November 19th, 2014 • by Brian Mahoney
Brian Mahoney

Brian Mahoney

Brian Mahoney is an associate in the Business and Finance Department at Nixon Peabody. Brian practices corporate and tax law, emphasizing matters related to commercial transactions, mergers and acquisitions and finance. Brian assists with the drafting of various commercial contracts and agreements related to the formation, purchase and sale of business entities. He advises clients regarding federal, state and local tax matters in connection with the formation, growth and divestiture of their businesses.

On Friday, November 14, Governor Cuomo signed into law the Craft New York Act, and opened new growth opportunities for New York producers of beer, wine, spirits and cider. The Act, which becomes effective December 14, 2014, cuts restrictions on producers and establishes a $3 million marketing fund for the promotion of craft beverages and craft beverage tourism.

New York craft brewers will benefit directly from an increased production cap and some loosened restrictions around beverage tastings and food service. These changes encourage cooperation within the industry and have the potential to open up exciting new delivery models for craft brewers to reach their customers.

The increased production cap will encourage further investment in an industry that has seen tremendous growth in recent years. Brewers holding a microbrewery license or a farm brewery license will benefit from a 25% increase in the production cap, which will increase from 60,000 barrels to 75,000 barrels annually. This increased production cap is expected to encourage craft brewers to invest in the growth of their businesses.

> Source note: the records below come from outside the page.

## src/membus_pkg.sv

```systemverilog
/*
 * Shared constants and types for the processor memory-bus pin model.
 * Assumes both ends run on the same mclk_i at 200 MHz.
 */
package membus_pkg;
	// Number of byte lanes on the data bus.
	localparam int unsigned LANES       = 4;
	// Width of the test input bus.
	localparam int unsigned TEST_IN_W   = 8;
	// Width of the test output bus.
	localparam int unsigned TEST_OUT_W  = 3;
	// Width of the address generated by the core.
	localparam int unsigned ADDR_W      = 32;
	// Address fetched after reset release.
	localparam logic [31:0] RESET_ADDR  = 32'h0000_0000;
	// Least reset hold, in memory clock cycles.
	localparam int unsigned RESET_MIN_MCLK = 5;
	// Counter width for the reset hold counter.
	localparam int unsigned RESET_CNT_W = 3;
	// Reset value of the byte lane selects (no lane selected).
	localparam logic [3:0]  BLS_IDLE    = 4'hf;
	// Full-word lane selects (all lanes selected).
	localparam logic [3:0]  BLS_WORD    = 4'h0;

	// Kind of access requested by the user side of the core.
	typedef enum logic [1:0]
	{
		ACC_IDLE,
		ACC_READ,
		ACC_WRITE
	} access_t;

	// Core bus sequencer states.
	typedef enum logic [1:0]
	{
		ST_RESET,
		ST_IDLE,
		ST_ACCESS,
		ST_STALL
	} bus_state_t;
endpackage : membus_pkg

```

## src/membus_if.sv

```systemverilog
/*
 * Interface joining the processor end and the memory system end.
 * Assumes a single clock shared by both parties.
 */
`timescale 1ns/10ps
`default_nettype none
interface membus_if;
	import membus_pkg::*;
	logic [3:0]            byte_lane_select_n;     // Active-low lane selects.
	logic                  byte_not_word;          // High word, low byte.
	logic                  write_not_read;         // High write, low read.
	logic                  data_out_enable_n;      // Low while writing.
	logic                  mem_request_n;          // Low: access next cycle.
	logic                  sequential_cycle;       // Inverse of request.
	logic [ADDR_W-1:0]     address;                // Access address.
	logic [31:0]           data_out;               // Write data.
	logic [31:0]           data_in;                // Read data.
	logic                  address_latch_en;       // Low holds address phase.
	logic                  data_bus_enable;        // Low forces data off bus.
	logic                  stall_request_n;        // Low inserts wait cycles.
	logic                  fast_irq_n;             // Fast interrupt, low.
	logic                  normal_interrupt_req_n; // Normal interrupt, low.
	logic                  chip_reset_n;           // Core reset, low.
	logic                  high_speed_bus_select;  // High selects fast bus.
	logic                  sync_not_async_select;  // Clocking relation.
	logic [TEST_IN_W-1:0]  test_input_bus;         // Test inputs.
	logic [TEST_OUT_W-1:0] test_output_bus;        // Test outputs.

	// The processor end.
	modport cpu
	(
		output byte_lane_select_n, byte_not_word, write_not_read,
		output data_out_enable_n, mem_request_n, sequential_cycle,
		output address, data_out, test_output_bus,
		input  data_in, address_latch_en, data_bus_enable, stall_request_n,
		input  fast_irq_n, normal_interrupt_req_n, chip_reset_n,
		input  high_speed_bus_select, sync_not_async_select, test_input_bus
	);

	// The memory system end.
	modport mem
	(
		input  byte_lane_select_n, byte_not_word, write_not_read,
		input  data_out_enable_n, mem_request_n, sequential_cycle,
		input  address, data_out, test_output_bus,
		output data_in, address_latch_en, data_bus_enable, stall_request_n,
		output fast_irq_n, normal_interrupt_req_n, chip_reset_n,
		output high_speed_bus_select, sync_not_async_select, test_input_bus
	);
endinterface : membus_if
`default_nettype wire

```

## src/membus_cpu.sv

```systemverilog
/*
 * Processor end of the memory bus: request pipeline, address phase
 * latches, byte lanes, data-out enable, interrupt sampling and reset.
 * Assumes the memory end keeps its own obligations on stall and reset.
 */
`timescale 1ns/10ps
`default_nettype none
module membus_cpu
(
	input  wire logic                         mclk_i,
	input  wire logic                         reset_n_i,
	input  wire logic                         clk_en_i,
	membus_if.cpu                             bus,
	input  wire membus_pkg::access_t          req_kind_i,
	input  wire logic                         req_byte_i,
	input  wire logic [membus_pkg::ADDR_W-1:0] req_addr_i,
	input  wire logic [31:0]                  req_wdata_i,
	input  wire logic                         fiq_enable_i,
	input  wire logic                         irq_enable_i,
	output logic                              req_ready_o,
	output logic                              rd_valid_o,
	output logic [31:0]                       rd_data_o,
	output logic                              fiq_take_o,
	output logic                              irq_take_o,
	output logic                              units_enable_o,
	output logic                              sync_mode_o
);
	import membus_pkg::*;

	bus_state_t        state_q, state_d;       // Sequencer state.
	logic              mreq_n_q;               // Pipelined request.
	access_t           kind_q;                 // Access due on the bus next cycle.
	logic              byte_q;                 // Byte access flag.
	logic [ADDR_W-1:0] addr_q;                 // Address of the access.
	logic [31:0]       wdata_q;                // Write data held.
	access_t           bus_kind_q;             // Access now shown on the bus.
	logic [31:0]       dout_q;                 // Write data shown on the bus.
	logic              rd_pend_q;              // Read data is due next edge.
	logic [3:0]        lanes_q;                // Lane selects before latch.
	logic [3:0]        lanes_lat_q;            // Lane selects after latch.
	logic              bw_lat_q;               // byte_not_word after latch.
	logic              wr_lat_q;               // write_not_read after latch.
	logic [ADDR_W-1:0] addr_lat_q;             // Address after latch.
	logic [2:0]        rst_sync_q;             // Reset pin sampler.
	logic [2:0]        fiq_sync_q;             // Fast interrupt sampler.
	logic [2:0]        irq_sync_q;             // Normal interrupt sampler.
	logic [2:0]        wait_sync_q;            // Stall pin sampler.
	logic              rd_valid_q;             // Read data strobe.
	logic [31:0]       rd_data_q;              // Captured read data.
	logic              units_q;                // Cache, MMU, buffer on.
	logic              sync_q;                 // Resolved clocking mode.

	// A pin is believed low once the two later sampler stages agree.
	wire core_reset   = !rst_sync_q[1] && !rst_sync_q[2];
	wire fiq_low      = !fiq_sync_q[1] && !fiq_sync_q[2];
	wire irq_low      = !irq_sync_q[1] && !irq_sync_q[2];
	wire stall_low    = !wait_sync_q[1] && !wait_sync_q[2];
	wire want_access  = (req_kind_i != ACC_IDLE);
	// A request is taken only while ready is shown, never under a stall.
	wire take         = want_access && req_ready_o;
	// The bus stage freezes under a stall, so the access on it is stretched.
	wire bus_step     = clk_en_i && (!stall_low || core_reset);
	wire is_write     = (bus_kind_q == ACC_WRITE);
	wire [3:0] lanes_next = req_byte_i ?
		~(4'h1 << req_addr_i[1:0]) : BLS_WORD;

	// Synchronise pins through three flops each.
	// reset, interrupt and stall synchronisers
	always_ff @(posedge mclk_i or negedge reset_n_i)
	begin
		if (!reset_n_i)
		begin
			rst_sync_q  <= 3'h0;
			fiq_sync_q  <= 3'h7;
			irq_sync_q  <= 3'h7;
			wait_sync_q <= 3'h7;
		end
		else if (clk_en_i)
		begin
			rst_sync_q  <= {rst_sync_q[1:0], bus.chip_reset_n};
			fiq_sync_q  <= {fiq_sync_q[1:0], bus.fast_irq_n};
			irq_sync_q  <= {irq_sync_q[1:0], bus.normal_interrupt_req_n};
			wait_sync_q <= {wait_sync_q[1:0], bus.stall_request_n};
		end
	end

	// Next state: reset beats everything, a stall holds the access.
	always_comb
	begin
		state_d = state_q;
		case (state_q)
			ST_RESET:  state_d = ST_IDLE;
			ST_IDLE:   state_d = take ? ST_ACCESS : ST_IDLE;
			ST_ACCESS: state_d = stall_low ? ST_STALL :
				(take ? ST_ACCESS : ST_IDLE);
			ST_STALL:  state_d = stall_low ? ST_STALL :
				(take ? ST_ACCESS : ST_IDLE);
			default:   state_d = ST_RESET;
		endcase
		if (core_reset)
			state_d = ST_RESET;
	end

	// Sequencer, request pipeline and address phase.
	always_ff @(posedge mclk_i or negedge reset_n_i)
	begin
		if (!reset_n_i)
		begin
			state_q  <= ST_RESET;
			mreq_n_q <= 1'b1;
			kind_q   <= ACC_IDLE;
			byte_q   <= 1'b0;
			addr_q   <= RESET_ADDR;
			wdata_q  <= 32'h0;
			lanes_q  <= BLS_IDLE;
			units_q  <= 1'b0;
		end
		else if (clk_en_i)
		begin
			state_q <= state_d;
			if (core_reset)
			begin
				mreq_n_q <= 1'b1;
				kind_q   <= ACC_IDLE;
				lanes_q  <= BLS_IDLE;
				addr_q   <= addr_q + 32'h4;
				units_q  <= 1'b0;
			end
			else if (state_q == ST_RESET)
			begin
				addr_q <= RESET_ADDR;
			end
			else if (!stall_low)
			begin
				mreq_n_q <= !take;
				kind_q   <= take ? req_kind_i : ACC_IDLE;
				lanes_q  <= take ? lanes_next : BLS_IDLE;
				// Only a taken request may replace the held access.
				if (take)
				begin
					byte_q  <= req_byte_i;
					addr_q  <= req_addr_i;
					wdata_q <= req_wdata_i;
				end
			end
		end
	end

	// Registered address phase, held while the latch enable is low.
	// latch-held lane update
	always_ff @(posedge mclk_i or negedge reset_n_i)
	begin
		if (!reset_n_i)
		begin
			lanes_lat_q <= BLS_IDLE;
			bw_lat_q    <= 1'b1;
			wr_lat_q    <= 1'b0;
			addr_lat_q  <= RESET_ADDR;
			bus_kind_q  <= ACC_IDLE;
			dout_q      <= 32'h0;
		end
		else if (bus_step)
		begin
			bus_kind_q <= core_reset ? ACC_IDLE : kind_q;
			dout_q     <= wdata_q;
			if (bus.address_latch_en)
			begin
				lanes_lat_q <= lanes_q;
				bw_lat_q    <= !byte_q;
				wr_lat_q    <= (kind_q == ACC_WRITE);
				addr_lat_q  <= addr_q;
			end
		end
	end

	// Read capture, interrupt decisions and mode resolution.
	always_ff @(posedge mclk_i or negedge reset_n_i)
	begin
		if (!reset_n_i)
		begin
			rd_pend_q  <= 1'b0;
			rd_valid_q <= 1'b0;
			rd_data_q  <= 32'h0;
			fiq_take_o <= 1'b0;
			irq_take_o <= 1'b0;
			sync_q     <= 1'b0;
		end
		else if (clk_en_i)
		begin
			// The memory registers its answer, so read data lags the bus cycle by one edge.
			rd_pend_q  <= bus_step && !core_reset && (bus_kind_q == ACC_READ);
			rd_valid_q <= rd_pend_q;
			if (rd_pend_q)
				rd_data_q <= bus.data_in;
			fiq_take_o <= fiq_enable_i && fiq_low && !core_reset;
			irq_take_o <= irq_enable_i && irq_low && !(fiq_enable_i && fiq_low) &&
				!core_reset;
			if (!bus.high_speed_bus_select)
				sync_q <= bus.sync_not_async_select;
		end
	end

	assign bus.byte_lane_select_n = lanes_lat_q;
	assign bus.byte_not_word      = bw_lat_q;
	assign bus.write_not_read     = wr_lat_q;
	assign bus.address            = addr_lat_q;
	assign bus.data_out           = dout_q;
	assign bus.data_out_enable_n  = !(is_write && bus.data_bus_enable);
	assign bus.mem_request_n      = mreq_n_q;
	assign bus.sequential_cycle   = !mreq_n_q;
	assign bus.test_output_bus    = (bus.test_input_bus == 8'h00) ? 3'h0 :
		bus.test_input_bus[2:0];

	assign req_ready_o    = !core_reset && (state_q != ST_RESET) && !stall_low;
	assign rd_valid_o     = rd_valid_q;
	assign rd_data_o      = rd_data_q;
	assign units_enable_o = units_q;
	assign sync_mode_o    = sync_q;
endmodule : membus_cpu
`default_nettype wire

```

## src/flat_wrapper.sv

```systemverilog
// flat-port wrapper written by rule: the top's interface ports become plain ports
module membus_cpu_flat import membus_pkg::*;
  (mclk_i, reset_n_i, clk_en_i, req_kind_i, req_byte_i, req_addr_i, req_wdata_i, fiq_enable_i, irq_enable_i, req_ready_o, rd_valid_o, rd_data_o, fiq_take_o, irq_take_o, units_enable_o, sync_mode_o, bus_byte_lane_select_n, bus_byte_not_word, bus_write_not_read, bus_data_out_enable_n, bus_mem_request_n, bus_sequential_cycle, bus_address, bus_data_out, bus_test_output_bus, bus_data_in, bus_address_latch_en, bus_data_bus_enable, bus_stall_request_n, bus_fast_irq_n, bus_normal_interrupt_req_n, bus_chip_reset_n, bus_high_speed_bus_select, bus_sync_not_async_select, bus_test_input_bus);
  membus_if bus_i ();
  input  wire logic mclk_i;
  input  wire logic reset_n_i;
  input  wire logic clk_en_i;
  input  wire membus_pkg::access_t req_kind_i;
  input  wire logic req_byte_i;
  input  wire logic [membus_pkg::ADDR_W-1:0] req_addr_i;
  input  wire logic [31:0] req_wdata_i;
  input  wire logic fiq_enable_i;
  input  wire logic irq_enable_i;
  output logic req_ready_o;
  output logic rd_valid_o;
  output logic [31:0] rd_data_o;
  output logic fiq_take_o;
  output logic irq_take_o;
  output logic units_enable_o;
  output logic sync_mode_o;
  output wire logic [$bits(bus_i.byte_lane_select_n)-1:0] bus_byte_lane_select_n;
  output wire logic [$bits(bus_i.byte_not_word)-1:0] bus_byte_not_word;
  output wire logic [$bits(bus_i.write_not_read)-1:0] bus_write_not_read;
  output wire logic [$bits(bus_i.data_out_enable_n)-1:0] bus_data_out_enable_n;
  output wire logic [$bits(bus_i.mem_request_n)-1:0] bus_mem_request_n;
  output wire logic [$bits(bus_i.sequential_cycle)-1:0] bus_sequential_cycle;
  output wire logic [$bits(bus_i.address)-1:0] bus_address;
  output wire logic [$bits(bus_i.data_out)-1:0] bus_data_out;
  output wire logic [$bits(bus_i.test_output_bus)-1:0] bus_test_output_bus;
  input wire logic [$bits(bus_i.data_in)-1:0] bus_data_in;
  input wire logic [$bits(bus_i.address_latch_en)-1:0] bus_address_latch_en;
  input wire logic [$bits(bus_i.data_bus_enable)-1:0] bus_data_bus_enable;
  input wire logic [$bits(bus_i.stall_request_n)-1:0] bus_stall_request_n;
  input wire logic [$bits(bus_i.fast_irq_n)-1:0] bus_fast_irq_n;
  input wire logic [$bits(bus_i.normal_interrupt_req_n)-1:0] bus_normal_interrupt_req_n;
  input wire logic [$bits(bus_i.chip_reset_n)-1:0] bus_chip_reset_n;
  input wire logic [$bits(bus_i.high_speed_bus_select)-1:0] bus_high_speed_bus_select;
  input wire logic [$bits(bus_i.sync_not_async_select)-1:0] bus_sync_not_async_select;
  input wire logic [$bits(bus_i.test_input_bus)-1:0] bus_test_input_bus;
  assign bus_byte_lane_select_n = bus_i.byte_lane_select_n;
  assign bus_byte_not_word = bus_i.byte_not_word;
  assign bus_write_not_read = bus_i.write_not_read;
  assign bus_data_out_enable_n = bus_i.data_out_enable_n;
  assign bus_mem_request_n = bus_i.mem_request_n;
  assign bus_sequential_cycle = bus_i.sequential_cycle;
  assign bus_address = bus_i.address;
  assign bus_data_out = bus_i.data_out;
  assign bus_test_output_bus = bus_i.test_output_bus;
  assign bus_i.data_in = bus_data_in;
  assign bus_i.address_latch_en = bus_address_latch_en;
  assign bus_i.data_bus_enable = bus_data_bus_enable;
  assign bus_i.stall_request_n = bus_stall_request_n;
  assign bus_i.fast_irq_n = bus_fast_irq_n;
  assign bus_i.normal_interrupt_req_n = bus_normal_interrupt_req_n;
  assign bus_i.chip_reset_n = bus_chip_reset_n;
  assign bus_i.high_speed_bus_select = bus_high_speed_bus_select;
  assign bus_i.sync_not_async_select = bus_sync_not_async_select;
  assign bus_i.test_input_bus = bus_test_input_bus;
  membus_cpu u_core (.mclk_i(mclk_i), .reset_n_i(reset_n_i), .clk_en_i(clk_en_i), .bus(bus_i), .req_kind_i(req_kind_i), .req_byte_i(req_byte_i), .req_addr_i(req_addr_i), .req_wdata_i(req_wdata_i), .fiq_enable_i(fiq_enable_i), .irq_enable_i(irq_enable_i), .req_ready_o(req_ready_o), .rd_valid_o(rd_valid_o), .rd_data_o(rd_data_o), .fiq_take_o(fiq_take_o), .irq_take_o(irq_take_o), .units_enable_o(units_enable_o), .sync_mode_o(sync_mode_o));
endmodule
```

The Act opens up new business opportunities for farm breweries by providing that licensed farm breweries may sell not only beer and cider manufactured by the licensee itself, but also any New York State labeled beer, cider or spirits. The law is also amended to provide that farm breweries may apply for a license to sell other alcoholic beverages for on-premises consumption.

Licensed brewers will also see opportunities for new business models. In addition to conducting on-premises tastings and retail sales for off-premises consumption, licensed brewers will be permitted to sell their beer and any other New York State labeled beer by the glass for on-premises consumption, provided that they also offer certain food services. Licensed brewers may be able to further expand their business models by applying for other licenses permitting on-premises consumption.

Lastly, the Act further encourages industry cooperation by providing $2 million for craft beverage promotion. A portion of those funds are available as grants to non-profit industry groups promoting New York craft beverages. A further $1 million is available to provide working capital for craft beverage tourism projects.

This is an exciting time for New York craft beverage manufacturers. With the new law taking effect next month, now is the perfect time to evaluate how the Act creates new opportunities for your business model.